* _PROBLEM STATEMENT_: Search the listing for the string "vias" and copy every line that contains it.

* _DATA SUPPLIED_:
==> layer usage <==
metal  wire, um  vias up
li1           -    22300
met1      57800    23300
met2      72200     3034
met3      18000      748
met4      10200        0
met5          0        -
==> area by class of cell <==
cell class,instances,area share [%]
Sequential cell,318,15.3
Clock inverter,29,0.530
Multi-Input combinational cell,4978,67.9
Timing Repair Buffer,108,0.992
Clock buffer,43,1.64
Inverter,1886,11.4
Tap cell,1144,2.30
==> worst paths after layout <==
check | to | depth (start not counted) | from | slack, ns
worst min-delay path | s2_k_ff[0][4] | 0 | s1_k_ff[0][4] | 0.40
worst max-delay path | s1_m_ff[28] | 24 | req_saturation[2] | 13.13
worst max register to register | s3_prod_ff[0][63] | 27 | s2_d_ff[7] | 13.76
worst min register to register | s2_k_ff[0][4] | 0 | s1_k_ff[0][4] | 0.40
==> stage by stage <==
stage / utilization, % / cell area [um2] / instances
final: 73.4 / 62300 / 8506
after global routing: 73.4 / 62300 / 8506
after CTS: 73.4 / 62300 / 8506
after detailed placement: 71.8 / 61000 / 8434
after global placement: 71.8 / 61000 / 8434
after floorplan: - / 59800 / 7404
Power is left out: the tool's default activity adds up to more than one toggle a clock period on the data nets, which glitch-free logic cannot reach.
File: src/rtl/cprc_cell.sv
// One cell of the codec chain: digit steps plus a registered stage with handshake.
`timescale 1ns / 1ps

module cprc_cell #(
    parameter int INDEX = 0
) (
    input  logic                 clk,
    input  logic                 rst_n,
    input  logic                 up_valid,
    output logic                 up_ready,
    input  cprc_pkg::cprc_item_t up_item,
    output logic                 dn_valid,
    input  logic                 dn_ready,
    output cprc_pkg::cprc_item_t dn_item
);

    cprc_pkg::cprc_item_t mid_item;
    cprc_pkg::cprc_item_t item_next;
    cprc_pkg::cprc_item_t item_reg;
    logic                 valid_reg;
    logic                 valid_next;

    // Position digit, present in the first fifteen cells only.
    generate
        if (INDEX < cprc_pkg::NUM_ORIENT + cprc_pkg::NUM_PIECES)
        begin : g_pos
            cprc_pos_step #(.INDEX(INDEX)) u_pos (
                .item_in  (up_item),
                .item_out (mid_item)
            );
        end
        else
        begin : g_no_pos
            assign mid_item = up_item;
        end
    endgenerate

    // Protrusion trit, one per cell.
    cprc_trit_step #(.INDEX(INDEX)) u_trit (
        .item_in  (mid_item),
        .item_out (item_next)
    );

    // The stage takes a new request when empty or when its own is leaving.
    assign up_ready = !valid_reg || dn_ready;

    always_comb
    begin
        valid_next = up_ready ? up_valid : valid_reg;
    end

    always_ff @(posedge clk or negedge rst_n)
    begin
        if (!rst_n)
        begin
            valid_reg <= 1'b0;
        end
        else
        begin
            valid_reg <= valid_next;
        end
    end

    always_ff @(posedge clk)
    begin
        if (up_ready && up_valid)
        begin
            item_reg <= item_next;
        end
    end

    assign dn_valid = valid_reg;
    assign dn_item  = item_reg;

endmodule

...

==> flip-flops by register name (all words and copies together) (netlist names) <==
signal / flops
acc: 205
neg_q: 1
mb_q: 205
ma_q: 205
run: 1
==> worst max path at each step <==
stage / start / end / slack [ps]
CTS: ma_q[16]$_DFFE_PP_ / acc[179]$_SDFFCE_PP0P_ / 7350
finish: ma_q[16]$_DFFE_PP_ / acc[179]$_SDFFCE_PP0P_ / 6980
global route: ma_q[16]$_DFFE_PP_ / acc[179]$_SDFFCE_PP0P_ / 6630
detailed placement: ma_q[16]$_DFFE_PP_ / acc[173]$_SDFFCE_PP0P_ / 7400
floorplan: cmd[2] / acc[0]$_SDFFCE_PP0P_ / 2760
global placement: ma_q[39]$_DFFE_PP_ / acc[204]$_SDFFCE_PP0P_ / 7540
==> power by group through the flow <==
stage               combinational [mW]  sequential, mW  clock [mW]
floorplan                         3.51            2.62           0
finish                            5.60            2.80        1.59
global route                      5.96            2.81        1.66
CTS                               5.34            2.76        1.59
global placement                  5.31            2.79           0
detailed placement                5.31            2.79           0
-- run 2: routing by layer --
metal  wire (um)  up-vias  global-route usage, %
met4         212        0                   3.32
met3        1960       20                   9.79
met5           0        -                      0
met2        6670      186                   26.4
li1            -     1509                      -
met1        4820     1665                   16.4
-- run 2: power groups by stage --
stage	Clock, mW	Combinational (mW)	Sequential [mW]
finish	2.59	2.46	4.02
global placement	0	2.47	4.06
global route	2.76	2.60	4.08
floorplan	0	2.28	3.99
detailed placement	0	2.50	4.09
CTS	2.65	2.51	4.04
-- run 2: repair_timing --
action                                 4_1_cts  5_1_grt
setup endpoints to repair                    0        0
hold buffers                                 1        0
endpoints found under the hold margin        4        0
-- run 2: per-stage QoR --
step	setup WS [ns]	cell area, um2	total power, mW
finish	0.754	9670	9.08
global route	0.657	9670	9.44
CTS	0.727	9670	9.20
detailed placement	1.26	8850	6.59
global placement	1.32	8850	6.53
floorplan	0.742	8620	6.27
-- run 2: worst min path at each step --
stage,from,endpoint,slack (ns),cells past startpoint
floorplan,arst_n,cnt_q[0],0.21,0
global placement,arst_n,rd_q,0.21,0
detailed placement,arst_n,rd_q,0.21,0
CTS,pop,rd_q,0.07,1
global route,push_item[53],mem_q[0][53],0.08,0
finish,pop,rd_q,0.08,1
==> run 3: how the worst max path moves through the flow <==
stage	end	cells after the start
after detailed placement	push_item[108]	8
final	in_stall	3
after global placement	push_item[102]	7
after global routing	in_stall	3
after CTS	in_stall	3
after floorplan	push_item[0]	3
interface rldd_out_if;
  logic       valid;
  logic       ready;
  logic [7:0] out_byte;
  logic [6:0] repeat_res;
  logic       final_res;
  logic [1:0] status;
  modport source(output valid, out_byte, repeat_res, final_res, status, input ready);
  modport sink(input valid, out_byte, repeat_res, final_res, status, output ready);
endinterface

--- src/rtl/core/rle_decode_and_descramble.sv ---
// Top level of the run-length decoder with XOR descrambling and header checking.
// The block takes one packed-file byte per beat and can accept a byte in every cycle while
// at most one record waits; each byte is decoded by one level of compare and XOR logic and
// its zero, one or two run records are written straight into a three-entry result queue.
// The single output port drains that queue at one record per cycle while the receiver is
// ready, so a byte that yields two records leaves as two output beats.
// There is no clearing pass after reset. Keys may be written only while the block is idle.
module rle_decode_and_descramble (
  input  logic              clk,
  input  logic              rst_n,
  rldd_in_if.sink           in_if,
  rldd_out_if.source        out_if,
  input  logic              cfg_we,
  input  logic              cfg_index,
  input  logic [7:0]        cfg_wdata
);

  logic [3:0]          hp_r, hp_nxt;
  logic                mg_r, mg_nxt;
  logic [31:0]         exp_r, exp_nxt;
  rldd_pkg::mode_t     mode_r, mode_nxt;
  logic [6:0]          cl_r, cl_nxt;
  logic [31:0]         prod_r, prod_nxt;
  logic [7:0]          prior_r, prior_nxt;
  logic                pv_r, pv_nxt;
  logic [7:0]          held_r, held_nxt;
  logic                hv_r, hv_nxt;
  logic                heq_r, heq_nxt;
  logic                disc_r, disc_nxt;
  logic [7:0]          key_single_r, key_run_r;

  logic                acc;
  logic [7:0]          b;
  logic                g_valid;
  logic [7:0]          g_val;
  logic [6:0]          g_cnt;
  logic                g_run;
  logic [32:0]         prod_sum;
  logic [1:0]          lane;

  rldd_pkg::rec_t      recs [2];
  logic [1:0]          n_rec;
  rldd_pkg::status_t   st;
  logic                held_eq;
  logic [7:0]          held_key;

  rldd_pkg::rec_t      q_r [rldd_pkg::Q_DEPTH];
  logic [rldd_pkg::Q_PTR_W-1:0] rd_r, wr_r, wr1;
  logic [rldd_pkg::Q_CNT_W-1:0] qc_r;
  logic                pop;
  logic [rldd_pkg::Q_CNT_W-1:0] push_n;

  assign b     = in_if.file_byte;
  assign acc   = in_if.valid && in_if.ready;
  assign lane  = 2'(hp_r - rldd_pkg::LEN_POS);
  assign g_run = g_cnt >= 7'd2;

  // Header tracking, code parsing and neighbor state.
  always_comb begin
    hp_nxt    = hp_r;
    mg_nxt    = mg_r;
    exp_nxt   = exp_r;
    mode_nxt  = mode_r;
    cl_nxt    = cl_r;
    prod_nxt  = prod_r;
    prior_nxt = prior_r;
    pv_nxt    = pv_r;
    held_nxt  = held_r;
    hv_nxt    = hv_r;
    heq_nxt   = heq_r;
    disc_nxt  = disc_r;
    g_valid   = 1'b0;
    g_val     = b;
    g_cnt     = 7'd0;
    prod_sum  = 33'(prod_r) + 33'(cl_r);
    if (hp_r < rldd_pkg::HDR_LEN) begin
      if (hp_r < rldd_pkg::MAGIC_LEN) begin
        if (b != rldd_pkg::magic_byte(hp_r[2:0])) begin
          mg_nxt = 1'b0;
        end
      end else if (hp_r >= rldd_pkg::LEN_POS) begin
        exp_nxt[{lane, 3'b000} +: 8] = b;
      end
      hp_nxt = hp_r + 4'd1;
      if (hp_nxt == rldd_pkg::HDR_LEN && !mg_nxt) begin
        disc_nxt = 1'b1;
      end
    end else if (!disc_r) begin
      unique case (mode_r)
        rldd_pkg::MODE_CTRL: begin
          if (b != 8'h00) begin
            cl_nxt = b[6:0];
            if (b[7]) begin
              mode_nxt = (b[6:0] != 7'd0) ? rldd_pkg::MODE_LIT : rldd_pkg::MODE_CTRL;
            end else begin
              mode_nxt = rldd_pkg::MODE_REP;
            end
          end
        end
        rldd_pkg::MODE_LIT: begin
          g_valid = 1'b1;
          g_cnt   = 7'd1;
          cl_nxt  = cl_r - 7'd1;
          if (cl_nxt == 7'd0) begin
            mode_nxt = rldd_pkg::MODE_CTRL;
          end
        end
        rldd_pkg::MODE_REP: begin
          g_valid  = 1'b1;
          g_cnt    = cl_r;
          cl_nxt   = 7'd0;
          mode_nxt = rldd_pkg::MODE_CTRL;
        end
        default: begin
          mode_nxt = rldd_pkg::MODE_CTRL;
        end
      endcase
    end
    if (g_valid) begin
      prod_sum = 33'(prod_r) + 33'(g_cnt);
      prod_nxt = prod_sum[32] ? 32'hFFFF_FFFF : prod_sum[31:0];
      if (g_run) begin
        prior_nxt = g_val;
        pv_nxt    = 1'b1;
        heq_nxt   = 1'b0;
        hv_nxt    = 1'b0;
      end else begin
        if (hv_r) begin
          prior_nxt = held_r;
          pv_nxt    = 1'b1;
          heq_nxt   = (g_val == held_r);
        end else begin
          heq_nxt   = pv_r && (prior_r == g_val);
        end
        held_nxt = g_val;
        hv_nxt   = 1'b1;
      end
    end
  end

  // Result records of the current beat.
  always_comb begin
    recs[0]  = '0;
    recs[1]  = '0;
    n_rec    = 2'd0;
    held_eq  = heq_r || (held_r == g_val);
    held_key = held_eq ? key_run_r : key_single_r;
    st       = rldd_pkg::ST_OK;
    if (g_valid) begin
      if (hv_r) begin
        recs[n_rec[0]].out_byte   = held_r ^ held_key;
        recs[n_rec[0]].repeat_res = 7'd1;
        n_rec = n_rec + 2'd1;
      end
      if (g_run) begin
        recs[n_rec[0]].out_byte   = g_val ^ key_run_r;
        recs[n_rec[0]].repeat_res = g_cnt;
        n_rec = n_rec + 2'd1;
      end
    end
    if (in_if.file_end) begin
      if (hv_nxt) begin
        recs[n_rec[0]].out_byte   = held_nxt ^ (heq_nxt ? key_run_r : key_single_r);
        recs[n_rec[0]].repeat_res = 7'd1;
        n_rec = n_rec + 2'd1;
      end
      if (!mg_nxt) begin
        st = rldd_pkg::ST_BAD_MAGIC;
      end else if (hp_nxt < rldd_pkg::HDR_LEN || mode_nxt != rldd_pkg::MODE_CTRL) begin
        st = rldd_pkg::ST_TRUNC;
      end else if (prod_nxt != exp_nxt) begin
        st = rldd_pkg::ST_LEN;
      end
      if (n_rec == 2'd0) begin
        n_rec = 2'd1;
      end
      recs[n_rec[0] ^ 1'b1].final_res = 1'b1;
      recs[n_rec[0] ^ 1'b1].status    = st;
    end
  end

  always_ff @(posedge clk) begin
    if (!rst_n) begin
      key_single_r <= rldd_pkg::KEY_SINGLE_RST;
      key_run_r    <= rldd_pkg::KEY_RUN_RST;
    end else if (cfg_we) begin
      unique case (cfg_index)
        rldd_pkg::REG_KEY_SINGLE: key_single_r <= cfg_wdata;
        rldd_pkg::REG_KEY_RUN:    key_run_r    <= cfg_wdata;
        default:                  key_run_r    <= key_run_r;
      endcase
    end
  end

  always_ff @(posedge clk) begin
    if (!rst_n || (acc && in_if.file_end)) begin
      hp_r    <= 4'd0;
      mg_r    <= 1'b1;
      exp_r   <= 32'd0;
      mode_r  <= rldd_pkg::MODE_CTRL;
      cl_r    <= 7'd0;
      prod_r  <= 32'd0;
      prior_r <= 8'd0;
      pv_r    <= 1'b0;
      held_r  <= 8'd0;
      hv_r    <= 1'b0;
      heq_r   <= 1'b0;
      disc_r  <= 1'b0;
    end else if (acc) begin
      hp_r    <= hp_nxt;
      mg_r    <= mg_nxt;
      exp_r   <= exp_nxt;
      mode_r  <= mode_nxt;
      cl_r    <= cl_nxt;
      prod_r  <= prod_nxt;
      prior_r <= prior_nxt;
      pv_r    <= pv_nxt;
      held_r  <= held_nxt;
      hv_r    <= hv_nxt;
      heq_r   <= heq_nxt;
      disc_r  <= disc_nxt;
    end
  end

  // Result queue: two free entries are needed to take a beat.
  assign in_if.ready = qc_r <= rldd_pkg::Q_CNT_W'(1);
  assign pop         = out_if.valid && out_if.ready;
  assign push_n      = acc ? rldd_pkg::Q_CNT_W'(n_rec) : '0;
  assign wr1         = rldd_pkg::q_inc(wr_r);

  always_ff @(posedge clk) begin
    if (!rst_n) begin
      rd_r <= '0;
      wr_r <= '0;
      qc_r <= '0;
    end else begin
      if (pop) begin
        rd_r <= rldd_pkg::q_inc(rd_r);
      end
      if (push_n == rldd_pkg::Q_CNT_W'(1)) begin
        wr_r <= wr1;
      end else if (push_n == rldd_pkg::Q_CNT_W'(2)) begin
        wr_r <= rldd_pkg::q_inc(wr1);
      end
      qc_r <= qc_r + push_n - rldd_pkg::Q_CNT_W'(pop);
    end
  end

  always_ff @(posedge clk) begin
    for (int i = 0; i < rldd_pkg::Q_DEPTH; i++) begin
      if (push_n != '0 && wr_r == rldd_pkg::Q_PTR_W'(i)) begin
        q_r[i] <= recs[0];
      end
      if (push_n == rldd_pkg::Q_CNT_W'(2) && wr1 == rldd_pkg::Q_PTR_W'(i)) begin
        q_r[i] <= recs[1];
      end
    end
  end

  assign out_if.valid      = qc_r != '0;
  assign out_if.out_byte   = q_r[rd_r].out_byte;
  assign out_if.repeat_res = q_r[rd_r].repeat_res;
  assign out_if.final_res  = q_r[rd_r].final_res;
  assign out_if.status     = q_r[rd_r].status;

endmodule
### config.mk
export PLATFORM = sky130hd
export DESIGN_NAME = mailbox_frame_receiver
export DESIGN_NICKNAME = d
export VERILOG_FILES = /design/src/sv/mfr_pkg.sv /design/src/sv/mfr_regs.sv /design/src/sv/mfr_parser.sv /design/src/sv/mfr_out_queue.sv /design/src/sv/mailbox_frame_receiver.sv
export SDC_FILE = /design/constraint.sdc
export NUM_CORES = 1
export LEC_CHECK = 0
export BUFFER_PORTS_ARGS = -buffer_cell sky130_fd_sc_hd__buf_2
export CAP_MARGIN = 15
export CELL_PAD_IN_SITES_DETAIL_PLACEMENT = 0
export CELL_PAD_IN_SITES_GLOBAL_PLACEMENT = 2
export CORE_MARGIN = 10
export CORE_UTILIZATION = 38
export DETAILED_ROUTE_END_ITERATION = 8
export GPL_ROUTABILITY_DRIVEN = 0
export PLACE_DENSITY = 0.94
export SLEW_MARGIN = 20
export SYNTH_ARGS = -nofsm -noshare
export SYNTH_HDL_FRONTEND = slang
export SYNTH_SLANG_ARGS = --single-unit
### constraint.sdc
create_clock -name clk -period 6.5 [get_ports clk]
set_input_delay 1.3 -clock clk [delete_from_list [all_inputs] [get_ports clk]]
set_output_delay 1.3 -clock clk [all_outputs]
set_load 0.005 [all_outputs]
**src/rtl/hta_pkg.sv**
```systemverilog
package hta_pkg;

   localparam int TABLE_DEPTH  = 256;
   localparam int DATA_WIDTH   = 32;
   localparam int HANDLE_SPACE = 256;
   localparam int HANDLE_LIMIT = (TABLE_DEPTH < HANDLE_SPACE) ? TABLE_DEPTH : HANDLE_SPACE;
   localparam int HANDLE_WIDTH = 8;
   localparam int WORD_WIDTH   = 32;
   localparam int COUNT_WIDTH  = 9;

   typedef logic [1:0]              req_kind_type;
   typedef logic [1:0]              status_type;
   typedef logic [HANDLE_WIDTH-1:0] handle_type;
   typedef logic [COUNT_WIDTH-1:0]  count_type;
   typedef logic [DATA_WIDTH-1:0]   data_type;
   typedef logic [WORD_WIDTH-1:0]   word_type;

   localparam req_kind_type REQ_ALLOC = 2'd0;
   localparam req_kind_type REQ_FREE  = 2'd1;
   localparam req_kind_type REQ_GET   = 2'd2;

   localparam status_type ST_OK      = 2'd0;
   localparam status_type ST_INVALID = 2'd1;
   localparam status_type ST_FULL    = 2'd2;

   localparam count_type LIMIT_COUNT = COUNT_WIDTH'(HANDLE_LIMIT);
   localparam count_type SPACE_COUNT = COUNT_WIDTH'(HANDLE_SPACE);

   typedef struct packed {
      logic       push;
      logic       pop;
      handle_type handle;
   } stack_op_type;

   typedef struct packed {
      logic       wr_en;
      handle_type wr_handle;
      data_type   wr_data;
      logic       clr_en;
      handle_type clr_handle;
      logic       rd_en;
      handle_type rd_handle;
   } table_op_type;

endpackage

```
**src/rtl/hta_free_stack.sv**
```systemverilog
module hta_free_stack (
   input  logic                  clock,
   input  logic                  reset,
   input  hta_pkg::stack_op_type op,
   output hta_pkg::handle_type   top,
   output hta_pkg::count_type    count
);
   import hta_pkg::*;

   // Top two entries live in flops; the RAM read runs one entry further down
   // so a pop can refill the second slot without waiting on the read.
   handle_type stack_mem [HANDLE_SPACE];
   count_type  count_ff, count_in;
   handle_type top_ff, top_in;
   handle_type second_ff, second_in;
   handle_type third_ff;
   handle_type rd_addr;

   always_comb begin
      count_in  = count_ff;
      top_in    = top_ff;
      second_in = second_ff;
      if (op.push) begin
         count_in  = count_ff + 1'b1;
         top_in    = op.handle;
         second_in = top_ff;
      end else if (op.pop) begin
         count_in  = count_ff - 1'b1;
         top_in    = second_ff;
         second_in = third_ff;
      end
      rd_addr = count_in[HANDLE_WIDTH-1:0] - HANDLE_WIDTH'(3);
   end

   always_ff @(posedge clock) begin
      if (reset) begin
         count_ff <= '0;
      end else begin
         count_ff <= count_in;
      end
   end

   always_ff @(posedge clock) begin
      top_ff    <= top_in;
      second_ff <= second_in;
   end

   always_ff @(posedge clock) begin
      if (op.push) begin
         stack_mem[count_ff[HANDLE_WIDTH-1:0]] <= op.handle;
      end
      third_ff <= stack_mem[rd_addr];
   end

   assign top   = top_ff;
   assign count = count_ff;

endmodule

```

* _RESPONSE_:
metal  wire, um  vias up
metal  wire (um)  up-vias  global-route usage, %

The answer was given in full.